The first crucial mistake Mike makes is having each episode feature cutaways of an adult Tyson recalling details from his difficult childhood and relationships to an auditorium filled with nameless, faceless spectators. This blunt framing device — of Tyson addressing an anonymous audience, speaking directly to the camera, and gesturing at the slideshow of photos behind him — technically riffs on Undisputed Truth, Tyson’s one-man show from 2013, but ultimately stands as a lazy and overbearing attempt to immerse us in his struggles with the limelight.
Such a heavy-handed style might sort of be the point, an aptly abrasive way of emulating the thrust of Tyson’s experiences. But without letting the images speak for themselves, Mike constantly undermines itself with self-reflexive commentary, not letting its most pivotal beats a chance to breathe without some sort of meta interjection.

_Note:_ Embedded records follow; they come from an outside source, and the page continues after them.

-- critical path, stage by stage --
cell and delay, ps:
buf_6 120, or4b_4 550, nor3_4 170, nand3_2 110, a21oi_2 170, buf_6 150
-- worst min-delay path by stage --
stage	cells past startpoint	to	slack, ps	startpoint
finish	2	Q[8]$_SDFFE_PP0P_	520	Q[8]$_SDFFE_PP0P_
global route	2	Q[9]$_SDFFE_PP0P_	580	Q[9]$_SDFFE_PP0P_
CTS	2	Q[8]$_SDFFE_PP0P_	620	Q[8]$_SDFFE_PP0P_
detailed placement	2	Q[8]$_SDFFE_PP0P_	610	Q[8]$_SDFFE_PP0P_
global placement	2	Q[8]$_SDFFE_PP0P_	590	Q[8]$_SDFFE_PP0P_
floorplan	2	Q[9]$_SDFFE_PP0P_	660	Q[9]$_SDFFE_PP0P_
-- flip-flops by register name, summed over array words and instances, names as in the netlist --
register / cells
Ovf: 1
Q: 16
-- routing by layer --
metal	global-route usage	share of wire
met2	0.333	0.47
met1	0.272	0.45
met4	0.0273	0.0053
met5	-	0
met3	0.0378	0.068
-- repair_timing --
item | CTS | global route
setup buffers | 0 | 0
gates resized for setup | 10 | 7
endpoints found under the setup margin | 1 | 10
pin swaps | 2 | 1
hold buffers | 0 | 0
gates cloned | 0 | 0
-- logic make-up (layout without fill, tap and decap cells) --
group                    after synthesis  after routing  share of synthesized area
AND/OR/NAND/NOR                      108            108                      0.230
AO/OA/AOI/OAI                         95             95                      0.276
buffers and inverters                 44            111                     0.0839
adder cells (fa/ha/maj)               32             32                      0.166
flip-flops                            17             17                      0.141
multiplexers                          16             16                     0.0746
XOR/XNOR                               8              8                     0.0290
<file path="config.mk">
export PLATFORM = sky130hd
export DESIGN_NAME = diff_ctrl
export DESIGN_NICKNAME = d
export VERILOG_FILES = /design/src/rtl/diff_ctrl.sv
export SDC_FILE = /design/constraint.sdc
export NUM_CORES = 1
export LEC_CHECK = 0
export CAP_MARGIN = 15
export CORE_UTILIZATION = 40
export CTS_BUF_LIST = sky130_fd_sc_hd__clkbuf_8
export CTS_CLUSTER_DIAMETER = 80
export DETAILED_ROUTE_END_ITERATION = 8
export GPL_TIMING_DRIVEN = 0
export HOLD_SLACK_MARGIN = 0.15
export PLACE_DENSITY_LB_ADDON = 0.25
export SLEW_MARGIN = 30
export SYNTH_ARGS = -nofsm -noshare
export SYNTH_HDL_FRONTEND = slang
export SYNTH_SLANG_ARGS = --single-unit
</file>
<file path="constraint.sdc">
create_clock -name clk -period 4.34 [get_ports clk]
set_input_delay 0.651 -clock clk [delete_from_list [all_inputs] [get_ports clk]]
set_output_delay 0.651 -clock clk [all_outputs]
set_load 0.005 [all_outputs]
</file>
[src/rtl/uart_tx_arb.sv]
// uart_tx_arb: frame-level round-robin arbiter sharing the UART transmit byte
// path between two valid/ready requesters. A grant is held for a whole frame
// (until a transfer with last=1). Byte forwarding is combinational from the
// granted requester. Optional stall timeout is enabled with the macro
// UART_TX_ARB_TIMEOUT_EN; without it o_timeout is tied low.
module uart_tx_arb #(
  parameter int unsigned DATA_W      = 8,
  parameter int unsigned TIMEOUT_CYC = 1250000,
  parameter int unsigned CNT_W       = 21
) (
  input  logic              clk,
  input  logic              reset,
  input  logic              req0_valid,
  input  logic [DATA_W-1:0] req0_data,
  input  logic              req0_last,
  output logic              req0_ready,
  input  logic              req1_valid,
  input  logic [DATA_W-1:0] req1_data,
  input  logic              req1_last,
  output logic              req1_ready,
  output logic              tx_valid,
  output logic [DATA_W-1:0] tx_data,
  input  logic              tx_ready,
  output logic [1:0]        o_grant,
  output logic              o_busy,
  output logic              o_timeout
);

  localparam logic [1:0] IDLE = 2'd0;
  localparam logic [1:0] GNT0 = 2'd1;
  localparam logic [1:0] GNT1 = 2'd2;

  // Elaboration guard: the stall counter must be able to hold TIMEOUT_CYC-1.
  if (64'(TIMEOUT_CYC) >= (64'd1 << CNT_W)) begin : g_bad_cnt_w
    $error("uart_tx_arb: CNT_W too narrow for TIMEOUT_CYC");
  end

  logic [1:0] state;
  logic [1:0] state_nxt;
  logic       last_srv;
  logic       last_srv_nxt;
  logic       xfer;
  logic       xfer_last;
  logic       fire;

  // Forward the granted requester to the serializer; everything idle otherwise.
  always_comb begin
    tx_valid   = 1'b0;
    tx_data    = '0;
    req0_ready = 1'b0;
    req1_ready = 1'b0;
    xfer_last  = 1'b0;
    case (state)
      GNT0: begin
        tx_valid   = req0_valid;
        tx_data    = req0_data;
        req0_ready = tx_ready;
        xfer_last  = req0_last;
      end
      GNT1: begin
        tx_valid   = req1_valid;
        tx_data    = req1_data;
        req1_ready = tx_ready;
        xfer_last  = req1_last;
      end
      default: ;
    endcase
  end

  assign xfer      = tx_valid & tx_ready;
  assign o_grant   = {state == GNT1, state == GNT0};
  assign o_busy    = (state != IDLE);
  assign o_timeout = fire;

`ifdef UART_TX_ARB_TIMEOUT_EN
  localparam logic [CNT_W-1:0] CNT_MAX = CNT_W'(TIMEOUT_CYC - 1);

  logic [CNT_W-1:0] stall_cnt;

  // Forced release only when no byte moves this cycle; a last byte wins.
  assign fire = o_busy & ~xfer & (stall_cnt == CNT_MAX);

  // Stall counter: cleared in IDLE, on transfers and on release.
  always_ff @(posedge clk) begin
    if (reset) begin
      stall_cnt <= '0;
    end else if (!o_busy || xfer || fire) begin
      stall_cnt <= '0;
    end else begin
      stall_cnt <= stall_cnt + CNT_W'(1);
    end
  end
`else
  assign fire = 1'b0;
`endif

  // Next-state and last-served pointer logic.
  always_comb begin
    state_nxt    = state;
    last_srv_nxt = last_srv;
    case (state)
      IDLE: begin
        if (req0_valid && req1_valid) begin
          if (last_srv) begin
            state_nxt    = GNT0;
            last_srv_nxt = 1'b0;
          end else begin
            state_nxt    = GNT1;
            last_srv_nxt = 1'b1;
          end
        end else if (req0_valid) begin
          state_nxt    = GNT0;
          last_srv_nxt = 1'b0;
        end else if (req1_valid) begin
          state_nxt    = GNT1;
          last_srv_nxt = 1'b1;
        end
      end
      GNT0, GNT1: begin
        if ((xfer && xfer_last) || fire) begin
          state_nxt = IDLE;
        end
      end
      default: state_nxt = IDLE;
    endcase
  end

  // State register with synchronous reset; pointer resets so req0 wins first tie.
  always_ff @(posedge clk) begin
    if (reset) begin
      state    <= IDLE;
      last_srv <= 1'b1;
    end else begin
      state    <= state_nxt;
      last_srv <= last_srv_nxt;
    end
  end

endmodule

From the excessive narration and the slo-mo imagery to the exhausting camerawork and the on-the-nose soundtrack, Gillespie’s elaborate Scorsese cosplay is about as off-putting and clumsy as the writing’s forced levity and allergy to subtext.
Almost every single dramatic moment is spelled out, to the point where you could anticipate from a mile away any given scene you’d expect to see from a work of this genre. Insert a raunchy montage of Tyson’s sexual exploits here, throw in a scene of Tyson getting taken advantage of by King or D’Amato there, add in a moment where a close family member tells Tyson that he’s being mistreated, and voila, you have your biopic!